The following is part of the story referenced in their discussion:
THE JERK: WHY SADDAM HAD TO GOby Greg PalastExcerpt 
from 'Armed 
Madhouse'
The 323-page multi-volume "Options for Iraqi Oil" begins with the expected 
dungeons-and-dragons warning:

  The report is submitted on the understanding that [theState Department] 
  will maintain the contents confidential.
  
For two years, the State Department (and Defense and the White House) denied 
there were secret plans for Iraq's oil. They told us so in writing. That was the 
first indication the plan existed. Proving that, and getting a copy, became the 
near-to-pathologic obsession of our team.
Our big break came when James Baker's factotum, Amy Jaffe, first reached on 
her cell in Amsterdam, then at Baker's operation in Houston, convinced herself 
that I had the right to know about the plan. I saw no reason to correct her 
impression. To get the plan's title I used a truly dumb trick, asking if her 
copy's headings matched mine. She read it to me and listed its true authors from 
the industry.
The plan carries the State Department logo on the cover, Washington DC. But 
it was crafted in Houston, under the tutelage of the oil industry -- including, 
we discovered, Donald Hertzmark, an advisor to the Indonesia state oil company, 
and Garfield Miller of Aegis Energy, advisors to Solomon Smith Barney, all 
hosted by the James A. Baker III Institute.
After a year of schmoozing, Jaffe invited me to the Baker lair in 
Houston.
The James A. Baker III Institute is constructed a bit like a church or 
mosque, with a large echoing rotunda under a dome at its center, encircled by 
memorabilia and photos of the Great Man himself with the world's leaders, about 
evenly split between dictators and democrats.
And there is the obligatory shot of a smiling Nelson Mandela shaking Baker 
III's hand. (Mandela is not so impolite as to remind Jim that he was Reagan's 
Chief of Staff when Reagan coddled the regime that kept Mandela imprisoned.)
For tax purposes, it's an educational institute, and looking through the 
alarm-protected display cases along the wall was unquestionably an education. 
You could virtually write the recommendations of the 'Options for Iraqi Oil' 
report by a careful inspection of the trinkets of Baker's travels among the 
powerful.
There is the golden royal robe given Baker by Kazakh strongman Nazerbaev, the 
one who shared in the $51 million payment from ExxonMobil -- a James A. Baker 
client -- and alongside it a jeweled sword with a note from Nazerbaev, "Jim, 
there will always be a slice for you." (I made that up.)
Who is this James A. Baker III that he rates a whole institute, and one that 
will tell Iraq its oil future?
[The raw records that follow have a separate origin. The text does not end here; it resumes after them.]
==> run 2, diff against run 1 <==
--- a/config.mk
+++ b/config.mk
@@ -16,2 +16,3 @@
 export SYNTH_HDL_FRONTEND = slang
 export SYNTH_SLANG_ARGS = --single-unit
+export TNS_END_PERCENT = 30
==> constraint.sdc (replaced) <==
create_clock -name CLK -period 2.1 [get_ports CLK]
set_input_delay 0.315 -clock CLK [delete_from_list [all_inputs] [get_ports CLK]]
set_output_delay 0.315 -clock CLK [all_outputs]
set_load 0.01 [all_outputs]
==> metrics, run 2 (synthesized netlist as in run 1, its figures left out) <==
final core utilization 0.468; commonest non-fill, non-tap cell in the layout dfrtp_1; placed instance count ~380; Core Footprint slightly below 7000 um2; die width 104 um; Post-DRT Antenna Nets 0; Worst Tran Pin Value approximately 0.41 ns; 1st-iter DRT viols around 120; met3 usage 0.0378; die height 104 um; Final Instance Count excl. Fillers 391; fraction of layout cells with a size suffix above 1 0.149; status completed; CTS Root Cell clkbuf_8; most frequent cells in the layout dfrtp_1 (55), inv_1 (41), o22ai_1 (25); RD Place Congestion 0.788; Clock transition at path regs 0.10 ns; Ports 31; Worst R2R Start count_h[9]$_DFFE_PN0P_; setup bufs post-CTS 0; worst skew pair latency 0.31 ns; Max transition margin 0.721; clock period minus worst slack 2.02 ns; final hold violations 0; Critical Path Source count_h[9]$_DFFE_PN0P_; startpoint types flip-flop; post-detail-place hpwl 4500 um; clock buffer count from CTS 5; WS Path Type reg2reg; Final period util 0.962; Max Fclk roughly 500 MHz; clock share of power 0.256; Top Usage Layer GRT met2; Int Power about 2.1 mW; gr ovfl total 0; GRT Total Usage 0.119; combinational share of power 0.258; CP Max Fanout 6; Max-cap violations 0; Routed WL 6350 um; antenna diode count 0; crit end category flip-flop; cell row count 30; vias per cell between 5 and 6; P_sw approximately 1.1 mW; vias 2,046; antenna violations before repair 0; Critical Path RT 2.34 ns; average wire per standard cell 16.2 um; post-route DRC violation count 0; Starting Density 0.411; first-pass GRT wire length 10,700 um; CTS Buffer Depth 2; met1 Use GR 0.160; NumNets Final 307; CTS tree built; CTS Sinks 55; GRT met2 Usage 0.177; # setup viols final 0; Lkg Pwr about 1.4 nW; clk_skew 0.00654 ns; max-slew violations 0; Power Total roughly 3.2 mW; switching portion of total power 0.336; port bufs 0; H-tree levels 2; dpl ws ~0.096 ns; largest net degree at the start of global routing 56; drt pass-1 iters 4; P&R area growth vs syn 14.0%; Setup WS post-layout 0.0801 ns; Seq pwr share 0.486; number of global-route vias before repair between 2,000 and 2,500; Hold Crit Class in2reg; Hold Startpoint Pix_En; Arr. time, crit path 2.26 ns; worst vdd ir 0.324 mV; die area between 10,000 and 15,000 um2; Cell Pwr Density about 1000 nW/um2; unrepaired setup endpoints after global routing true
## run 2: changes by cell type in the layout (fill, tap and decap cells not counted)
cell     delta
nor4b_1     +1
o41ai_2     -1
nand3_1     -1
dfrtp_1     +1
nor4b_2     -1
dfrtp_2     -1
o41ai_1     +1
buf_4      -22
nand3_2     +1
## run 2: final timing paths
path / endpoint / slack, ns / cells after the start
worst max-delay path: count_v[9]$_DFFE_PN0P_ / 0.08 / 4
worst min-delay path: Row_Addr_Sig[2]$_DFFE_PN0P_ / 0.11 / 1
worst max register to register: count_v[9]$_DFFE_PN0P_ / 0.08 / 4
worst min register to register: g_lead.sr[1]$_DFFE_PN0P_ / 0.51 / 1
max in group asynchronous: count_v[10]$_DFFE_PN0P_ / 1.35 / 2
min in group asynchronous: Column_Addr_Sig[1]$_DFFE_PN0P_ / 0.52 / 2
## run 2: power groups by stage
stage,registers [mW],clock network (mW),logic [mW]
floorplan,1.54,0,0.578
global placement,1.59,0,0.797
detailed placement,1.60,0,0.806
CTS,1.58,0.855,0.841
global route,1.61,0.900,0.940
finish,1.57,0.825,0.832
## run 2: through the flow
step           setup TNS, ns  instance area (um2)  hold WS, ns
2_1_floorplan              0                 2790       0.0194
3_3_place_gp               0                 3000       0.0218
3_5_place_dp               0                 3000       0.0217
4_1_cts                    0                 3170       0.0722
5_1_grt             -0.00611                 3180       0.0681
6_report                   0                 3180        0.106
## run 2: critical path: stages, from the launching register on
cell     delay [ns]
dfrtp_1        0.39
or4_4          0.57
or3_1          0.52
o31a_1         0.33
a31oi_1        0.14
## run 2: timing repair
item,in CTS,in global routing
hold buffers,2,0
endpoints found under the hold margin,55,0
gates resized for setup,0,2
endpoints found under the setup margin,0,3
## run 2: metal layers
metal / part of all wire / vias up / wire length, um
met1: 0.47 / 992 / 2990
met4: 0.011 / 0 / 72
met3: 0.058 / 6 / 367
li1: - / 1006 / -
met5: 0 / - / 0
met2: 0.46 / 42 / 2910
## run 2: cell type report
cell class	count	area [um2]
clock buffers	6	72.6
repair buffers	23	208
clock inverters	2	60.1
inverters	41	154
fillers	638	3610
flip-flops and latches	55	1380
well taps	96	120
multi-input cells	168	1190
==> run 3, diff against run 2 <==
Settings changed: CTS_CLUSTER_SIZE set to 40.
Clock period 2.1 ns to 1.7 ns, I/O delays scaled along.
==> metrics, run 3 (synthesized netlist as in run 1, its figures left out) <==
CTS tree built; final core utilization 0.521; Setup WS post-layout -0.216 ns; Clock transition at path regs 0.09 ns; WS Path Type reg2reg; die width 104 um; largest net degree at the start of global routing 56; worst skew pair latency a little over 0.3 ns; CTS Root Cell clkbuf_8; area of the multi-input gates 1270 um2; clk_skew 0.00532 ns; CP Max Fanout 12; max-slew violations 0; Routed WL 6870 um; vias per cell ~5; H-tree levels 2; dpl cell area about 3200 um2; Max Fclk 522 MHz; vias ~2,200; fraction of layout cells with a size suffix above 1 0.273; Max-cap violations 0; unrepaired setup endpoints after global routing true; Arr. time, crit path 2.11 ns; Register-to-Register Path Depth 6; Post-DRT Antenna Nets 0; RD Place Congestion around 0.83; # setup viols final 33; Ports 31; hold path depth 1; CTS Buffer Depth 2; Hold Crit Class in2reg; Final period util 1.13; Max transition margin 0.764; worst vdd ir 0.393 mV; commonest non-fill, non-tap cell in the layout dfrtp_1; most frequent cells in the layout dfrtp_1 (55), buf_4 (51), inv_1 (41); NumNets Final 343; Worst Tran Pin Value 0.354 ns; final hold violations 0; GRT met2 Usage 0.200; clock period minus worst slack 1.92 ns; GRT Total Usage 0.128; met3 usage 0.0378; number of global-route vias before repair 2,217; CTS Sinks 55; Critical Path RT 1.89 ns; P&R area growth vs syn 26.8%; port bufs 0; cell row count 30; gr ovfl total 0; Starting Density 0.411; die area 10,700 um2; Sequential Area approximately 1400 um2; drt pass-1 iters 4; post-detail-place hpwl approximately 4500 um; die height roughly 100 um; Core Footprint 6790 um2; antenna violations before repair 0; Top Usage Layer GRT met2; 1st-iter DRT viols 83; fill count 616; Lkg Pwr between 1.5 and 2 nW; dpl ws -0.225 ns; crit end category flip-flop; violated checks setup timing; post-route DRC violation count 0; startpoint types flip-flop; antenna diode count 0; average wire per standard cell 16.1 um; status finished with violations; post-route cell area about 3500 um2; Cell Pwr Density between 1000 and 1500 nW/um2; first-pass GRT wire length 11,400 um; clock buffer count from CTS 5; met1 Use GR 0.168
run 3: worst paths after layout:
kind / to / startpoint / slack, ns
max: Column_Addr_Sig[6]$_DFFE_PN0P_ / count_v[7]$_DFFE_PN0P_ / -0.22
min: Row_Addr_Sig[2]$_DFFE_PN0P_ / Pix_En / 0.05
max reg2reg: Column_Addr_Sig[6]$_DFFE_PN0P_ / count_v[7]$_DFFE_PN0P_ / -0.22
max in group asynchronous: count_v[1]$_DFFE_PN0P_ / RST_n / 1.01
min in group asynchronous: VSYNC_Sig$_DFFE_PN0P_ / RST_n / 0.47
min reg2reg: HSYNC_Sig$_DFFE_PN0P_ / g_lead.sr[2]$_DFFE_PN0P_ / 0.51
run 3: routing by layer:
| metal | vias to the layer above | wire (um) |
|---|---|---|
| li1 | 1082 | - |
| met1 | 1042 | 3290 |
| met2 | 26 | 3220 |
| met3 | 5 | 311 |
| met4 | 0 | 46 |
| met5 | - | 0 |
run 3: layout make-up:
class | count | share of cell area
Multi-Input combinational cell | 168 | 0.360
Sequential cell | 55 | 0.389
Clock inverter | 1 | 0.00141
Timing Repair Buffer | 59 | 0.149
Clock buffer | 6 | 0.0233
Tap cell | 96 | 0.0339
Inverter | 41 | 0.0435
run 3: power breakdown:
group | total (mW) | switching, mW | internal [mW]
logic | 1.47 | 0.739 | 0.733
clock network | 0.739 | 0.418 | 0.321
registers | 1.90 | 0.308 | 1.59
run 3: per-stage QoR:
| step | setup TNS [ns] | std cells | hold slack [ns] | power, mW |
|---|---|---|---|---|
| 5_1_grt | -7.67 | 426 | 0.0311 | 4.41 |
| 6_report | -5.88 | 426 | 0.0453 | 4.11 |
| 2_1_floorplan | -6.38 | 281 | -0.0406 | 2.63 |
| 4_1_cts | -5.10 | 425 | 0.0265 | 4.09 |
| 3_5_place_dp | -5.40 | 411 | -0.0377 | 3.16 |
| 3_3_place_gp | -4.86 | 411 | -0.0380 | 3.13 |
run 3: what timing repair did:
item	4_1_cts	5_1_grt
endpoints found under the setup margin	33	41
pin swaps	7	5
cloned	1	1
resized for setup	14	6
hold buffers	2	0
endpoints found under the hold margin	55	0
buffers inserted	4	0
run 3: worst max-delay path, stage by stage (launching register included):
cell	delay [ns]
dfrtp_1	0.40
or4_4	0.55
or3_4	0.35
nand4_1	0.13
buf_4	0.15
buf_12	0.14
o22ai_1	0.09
Once Secretary of State to Bush Sr., Baker was 
now promoted to consigliere to ExxonMobil, the Republican National 
Committee and the Kingdom of Saudi Arabia.
In Houston, I found in Jaffe a preppy, talky Jewish girl with a Bronx accent 
like a dentist's drill who, stranded in a cowboy world, poignantly wanted to be 
one of The Boys. She thinks she can accomplish this through fashion 
accoutrements -- she showed me her alligator cowboy boots and rolled her eyes -- 
"for Rodeo Day!"
Lucky for me and my (hidden) recorder, she did not learn from Baker and the 
boys' Rule #1 for rulers: shut up.
So while Amy was in the mood to say too much, and before I got into the 
details of Big Oil's plan for Iraq, I needed Amy's help in finding the answer to 
the question that was just driving me crazy: why did Saddam have to go? Why did 
the oil industry promote an invasion of Iraq to get rid of Saddam?
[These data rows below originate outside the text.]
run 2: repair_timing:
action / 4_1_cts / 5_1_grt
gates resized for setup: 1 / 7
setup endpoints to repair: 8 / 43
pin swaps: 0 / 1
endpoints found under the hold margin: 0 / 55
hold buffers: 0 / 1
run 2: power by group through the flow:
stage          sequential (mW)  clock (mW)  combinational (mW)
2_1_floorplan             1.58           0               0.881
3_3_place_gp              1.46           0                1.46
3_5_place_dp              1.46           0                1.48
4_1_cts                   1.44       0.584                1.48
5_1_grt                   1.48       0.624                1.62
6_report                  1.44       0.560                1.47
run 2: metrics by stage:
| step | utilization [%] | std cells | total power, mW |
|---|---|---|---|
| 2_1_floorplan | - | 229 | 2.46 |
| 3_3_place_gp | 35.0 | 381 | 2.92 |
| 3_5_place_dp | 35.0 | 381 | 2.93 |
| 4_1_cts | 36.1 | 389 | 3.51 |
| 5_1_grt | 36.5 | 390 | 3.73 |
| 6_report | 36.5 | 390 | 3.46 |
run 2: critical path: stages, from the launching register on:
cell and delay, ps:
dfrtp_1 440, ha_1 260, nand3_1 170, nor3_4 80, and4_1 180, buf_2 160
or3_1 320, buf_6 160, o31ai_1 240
The question is basic but the answer is not at all obvious.
We know the neo-cons' answer: Their ultimate target of the invasion was Saudi 
Arabia, which would be cut low by a Free Iraq's busting the OPEC oil cartel. But 
Big Oil wouldn't let that happen. The neo-cons' scheme ended up an unnoted smear 
underAmy's alligator boot heels.
And we can rule out Big Oil's desire for Iraq's oil as the decisive motive to 
invade. The last thing the oil industry wanted from Iraq in 2001 was a lot more 
oil.
Neither Saddam's affection for euro currency nor panic over oil supply 
'peaking' ruffled the international oil industry. What, then, made Saddam, so 
easy to hug in the 1980s, unbearable in the 1990s?
Saddam had to go, but why?
Amy told me they held meetings about it.